Exercise description: Whenever a line in the entries includes the word "multi", copy that line out.

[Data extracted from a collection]
#####

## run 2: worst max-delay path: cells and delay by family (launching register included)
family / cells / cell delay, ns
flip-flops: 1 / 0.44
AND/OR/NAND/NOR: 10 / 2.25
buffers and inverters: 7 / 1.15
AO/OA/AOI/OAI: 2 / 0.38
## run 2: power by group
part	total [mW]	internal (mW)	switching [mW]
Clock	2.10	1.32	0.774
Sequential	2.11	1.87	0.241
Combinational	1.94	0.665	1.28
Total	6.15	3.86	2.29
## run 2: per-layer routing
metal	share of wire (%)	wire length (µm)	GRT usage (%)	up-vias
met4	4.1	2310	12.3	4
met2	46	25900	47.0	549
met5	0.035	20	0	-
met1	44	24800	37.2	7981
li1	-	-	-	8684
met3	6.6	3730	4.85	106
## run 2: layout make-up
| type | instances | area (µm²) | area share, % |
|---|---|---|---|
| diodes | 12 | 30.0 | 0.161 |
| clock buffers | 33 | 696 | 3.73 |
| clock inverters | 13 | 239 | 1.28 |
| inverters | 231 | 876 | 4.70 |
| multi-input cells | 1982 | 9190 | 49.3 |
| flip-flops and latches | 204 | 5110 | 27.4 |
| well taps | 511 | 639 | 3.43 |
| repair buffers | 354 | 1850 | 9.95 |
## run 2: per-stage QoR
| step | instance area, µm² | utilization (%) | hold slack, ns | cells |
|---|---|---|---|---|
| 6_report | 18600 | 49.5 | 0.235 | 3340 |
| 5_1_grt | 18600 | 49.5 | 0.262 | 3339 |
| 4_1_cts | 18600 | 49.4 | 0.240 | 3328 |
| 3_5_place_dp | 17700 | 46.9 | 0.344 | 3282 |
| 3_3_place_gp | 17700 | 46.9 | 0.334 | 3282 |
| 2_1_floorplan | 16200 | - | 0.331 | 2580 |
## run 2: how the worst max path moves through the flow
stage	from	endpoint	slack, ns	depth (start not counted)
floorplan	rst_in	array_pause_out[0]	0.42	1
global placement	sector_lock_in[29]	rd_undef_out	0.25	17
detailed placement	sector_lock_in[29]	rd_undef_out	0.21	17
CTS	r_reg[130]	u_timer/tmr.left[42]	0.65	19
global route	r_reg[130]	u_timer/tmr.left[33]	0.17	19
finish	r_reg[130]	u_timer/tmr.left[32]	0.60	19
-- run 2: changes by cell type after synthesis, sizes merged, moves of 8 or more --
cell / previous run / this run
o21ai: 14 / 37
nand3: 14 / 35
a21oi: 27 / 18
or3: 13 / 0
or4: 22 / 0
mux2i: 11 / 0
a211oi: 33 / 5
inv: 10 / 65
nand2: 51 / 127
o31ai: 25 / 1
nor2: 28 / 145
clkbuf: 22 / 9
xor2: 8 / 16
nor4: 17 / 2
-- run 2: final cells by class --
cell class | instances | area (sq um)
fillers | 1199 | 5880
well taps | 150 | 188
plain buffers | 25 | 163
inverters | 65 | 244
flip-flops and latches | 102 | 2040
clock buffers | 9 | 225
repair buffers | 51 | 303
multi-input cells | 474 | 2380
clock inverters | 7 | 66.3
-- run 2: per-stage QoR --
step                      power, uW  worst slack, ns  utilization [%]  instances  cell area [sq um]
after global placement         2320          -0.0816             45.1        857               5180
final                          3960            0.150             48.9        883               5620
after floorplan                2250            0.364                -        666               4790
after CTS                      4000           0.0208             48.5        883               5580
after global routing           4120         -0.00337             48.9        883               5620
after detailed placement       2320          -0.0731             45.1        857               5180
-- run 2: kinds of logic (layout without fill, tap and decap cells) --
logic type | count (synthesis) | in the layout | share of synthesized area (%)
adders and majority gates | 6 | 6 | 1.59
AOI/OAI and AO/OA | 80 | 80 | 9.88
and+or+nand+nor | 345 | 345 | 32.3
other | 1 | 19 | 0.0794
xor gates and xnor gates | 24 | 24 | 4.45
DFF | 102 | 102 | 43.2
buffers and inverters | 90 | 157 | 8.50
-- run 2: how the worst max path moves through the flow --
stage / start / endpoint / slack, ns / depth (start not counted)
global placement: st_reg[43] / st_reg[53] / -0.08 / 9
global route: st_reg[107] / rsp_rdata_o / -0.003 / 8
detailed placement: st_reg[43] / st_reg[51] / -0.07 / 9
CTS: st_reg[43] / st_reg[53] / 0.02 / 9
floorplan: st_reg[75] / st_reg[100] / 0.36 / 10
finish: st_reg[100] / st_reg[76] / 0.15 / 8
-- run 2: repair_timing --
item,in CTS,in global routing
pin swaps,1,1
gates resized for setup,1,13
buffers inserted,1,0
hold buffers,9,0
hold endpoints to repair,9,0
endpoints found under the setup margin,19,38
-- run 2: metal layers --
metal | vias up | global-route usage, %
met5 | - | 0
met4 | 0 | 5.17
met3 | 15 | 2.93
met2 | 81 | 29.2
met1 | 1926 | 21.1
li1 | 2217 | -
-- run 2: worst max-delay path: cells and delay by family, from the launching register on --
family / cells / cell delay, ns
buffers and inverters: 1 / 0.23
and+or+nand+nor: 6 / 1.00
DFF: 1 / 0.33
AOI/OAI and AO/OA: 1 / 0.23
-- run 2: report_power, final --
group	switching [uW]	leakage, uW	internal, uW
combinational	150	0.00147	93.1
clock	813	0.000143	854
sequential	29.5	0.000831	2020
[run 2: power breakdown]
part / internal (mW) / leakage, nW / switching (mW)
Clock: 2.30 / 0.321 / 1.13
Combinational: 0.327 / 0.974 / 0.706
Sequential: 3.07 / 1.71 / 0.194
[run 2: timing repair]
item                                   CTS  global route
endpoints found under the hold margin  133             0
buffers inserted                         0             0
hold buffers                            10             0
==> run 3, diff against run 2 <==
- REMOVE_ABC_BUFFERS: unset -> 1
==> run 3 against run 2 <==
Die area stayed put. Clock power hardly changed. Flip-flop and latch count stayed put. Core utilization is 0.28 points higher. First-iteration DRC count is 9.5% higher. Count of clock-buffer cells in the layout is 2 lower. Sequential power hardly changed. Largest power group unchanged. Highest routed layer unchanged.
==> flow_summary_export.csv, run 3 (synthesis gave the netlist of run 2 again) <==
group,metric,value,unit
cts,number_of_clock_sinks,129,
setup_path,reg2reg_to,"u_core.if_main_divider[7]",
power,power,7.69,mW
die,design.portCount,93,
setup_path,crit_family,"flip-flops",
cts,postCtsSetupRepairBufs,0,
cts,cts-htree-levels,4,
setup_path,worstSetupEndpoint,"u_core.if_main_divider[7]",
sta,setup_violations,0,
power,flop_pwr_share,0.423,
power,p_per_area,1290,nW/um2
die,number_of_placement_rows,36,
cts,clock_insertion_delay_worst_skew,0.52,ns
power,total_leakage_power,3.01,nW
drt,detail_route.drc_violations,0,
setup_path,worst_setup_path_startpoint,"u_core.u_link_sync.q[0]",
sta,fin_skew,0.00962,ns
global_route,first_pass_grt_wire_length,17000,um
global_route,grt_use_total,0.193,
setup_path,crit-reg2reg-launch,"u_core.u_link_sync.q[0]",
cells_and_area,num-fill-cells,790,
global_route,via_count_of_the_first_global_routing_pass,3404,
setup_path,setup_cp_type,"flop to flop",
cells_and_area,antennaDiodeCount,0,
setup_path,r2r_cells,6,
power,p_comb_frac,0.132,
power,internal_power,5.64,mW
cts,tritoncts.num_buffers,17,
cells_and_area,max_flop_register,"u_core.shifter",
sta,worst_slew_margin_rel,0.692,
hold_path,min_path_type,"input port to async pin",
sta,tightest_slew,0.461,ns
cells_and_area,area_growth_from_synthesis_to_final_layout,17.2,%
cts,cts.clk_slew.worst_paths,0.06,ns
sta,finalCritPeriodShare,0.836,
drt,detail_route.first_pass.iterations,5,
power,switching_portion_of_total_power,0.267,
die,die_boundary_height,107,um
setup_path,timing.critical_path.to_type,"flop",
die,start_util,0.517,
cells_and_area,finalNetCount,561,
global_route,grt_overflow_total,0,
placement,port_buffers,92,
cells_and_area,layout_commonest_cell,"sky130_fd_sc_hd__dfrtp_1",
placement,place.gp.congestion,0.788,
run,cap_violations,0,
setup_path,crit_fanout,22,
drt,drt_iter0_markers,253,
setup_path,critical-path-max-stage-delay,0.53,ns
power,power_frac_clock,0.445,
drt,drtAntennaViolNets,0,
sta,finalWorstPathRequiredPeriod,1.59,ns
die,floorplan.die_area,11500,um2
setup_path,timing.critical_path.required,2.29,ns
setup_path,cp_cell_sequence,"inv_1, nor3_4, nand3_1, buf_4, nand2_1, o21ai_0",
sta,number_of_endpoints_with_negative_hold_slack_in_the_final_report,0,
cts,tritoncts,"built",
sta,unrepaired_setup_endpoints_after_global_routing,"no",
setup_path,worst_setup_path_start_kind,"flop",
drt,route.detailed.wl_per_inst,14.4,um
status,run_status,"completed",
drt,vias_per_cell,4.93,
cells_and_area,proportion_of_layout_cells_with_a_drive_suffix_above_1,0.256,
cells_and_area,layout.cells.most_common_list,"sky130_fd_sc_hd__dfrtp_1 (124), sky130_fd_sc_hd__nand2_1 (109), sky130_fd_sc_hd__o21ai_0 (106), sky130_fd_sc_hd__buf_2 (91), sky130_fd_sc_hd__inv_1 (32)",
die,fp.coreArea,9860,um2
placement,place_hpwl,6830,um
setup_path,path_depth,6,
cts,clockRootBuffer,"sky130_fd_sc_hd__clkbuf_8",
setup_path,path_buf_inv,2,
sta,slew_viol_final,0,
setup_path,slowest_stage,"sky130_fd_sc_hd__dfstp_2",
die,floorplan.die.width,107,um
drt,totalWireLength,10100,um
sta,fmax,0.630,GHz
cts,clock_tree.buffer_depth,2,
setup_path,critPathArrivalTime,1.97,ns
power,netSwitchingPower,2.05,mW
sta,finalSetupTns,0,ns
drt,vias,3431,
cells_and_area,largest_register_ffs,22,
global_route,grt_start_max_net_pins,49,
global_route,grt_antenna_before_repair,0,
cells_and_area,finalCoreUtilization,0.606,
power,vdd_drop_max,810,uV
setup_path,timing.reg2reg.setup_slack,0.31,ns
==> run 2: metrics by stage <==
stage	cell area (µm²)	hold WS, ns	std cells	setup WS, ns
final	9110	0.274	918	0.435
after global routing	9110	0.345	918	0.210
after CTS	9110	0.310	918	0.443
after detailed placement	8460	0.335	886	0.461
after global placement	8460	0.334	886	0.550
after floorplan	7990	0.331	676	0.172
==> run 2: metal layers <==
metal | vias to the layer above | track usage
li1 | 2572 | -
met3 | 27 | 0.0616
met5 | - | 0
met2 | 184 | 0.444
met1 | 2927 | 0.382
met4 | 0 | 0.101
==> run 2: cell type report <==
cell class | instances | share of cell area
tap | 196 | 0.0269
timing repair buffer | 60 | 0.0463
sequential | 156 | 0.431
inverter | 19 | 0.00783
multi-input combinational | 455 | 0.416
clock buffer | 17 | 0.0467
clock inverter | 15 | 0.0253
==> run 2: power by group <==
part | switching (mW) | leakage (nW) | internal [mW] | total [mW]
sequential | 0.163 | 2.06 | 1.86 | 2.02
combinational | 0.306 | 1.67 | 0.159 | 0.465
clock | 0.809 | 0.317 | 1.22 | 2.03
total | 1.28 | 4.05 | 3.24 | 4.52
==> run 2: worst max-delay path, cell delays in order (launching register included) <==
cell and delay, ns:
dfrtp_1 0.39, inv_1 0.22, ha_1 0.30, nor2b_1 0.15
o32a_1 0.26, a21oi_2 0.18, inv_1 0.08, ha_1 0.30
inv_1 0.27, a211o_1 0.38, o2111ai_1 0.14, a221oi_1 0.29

#####

Answer to this task:
| multi-input cells | 1982 | 9190 | 49.3 |
multi-input cells | 474 | 2380
multi-input combinational | 455 | 0.416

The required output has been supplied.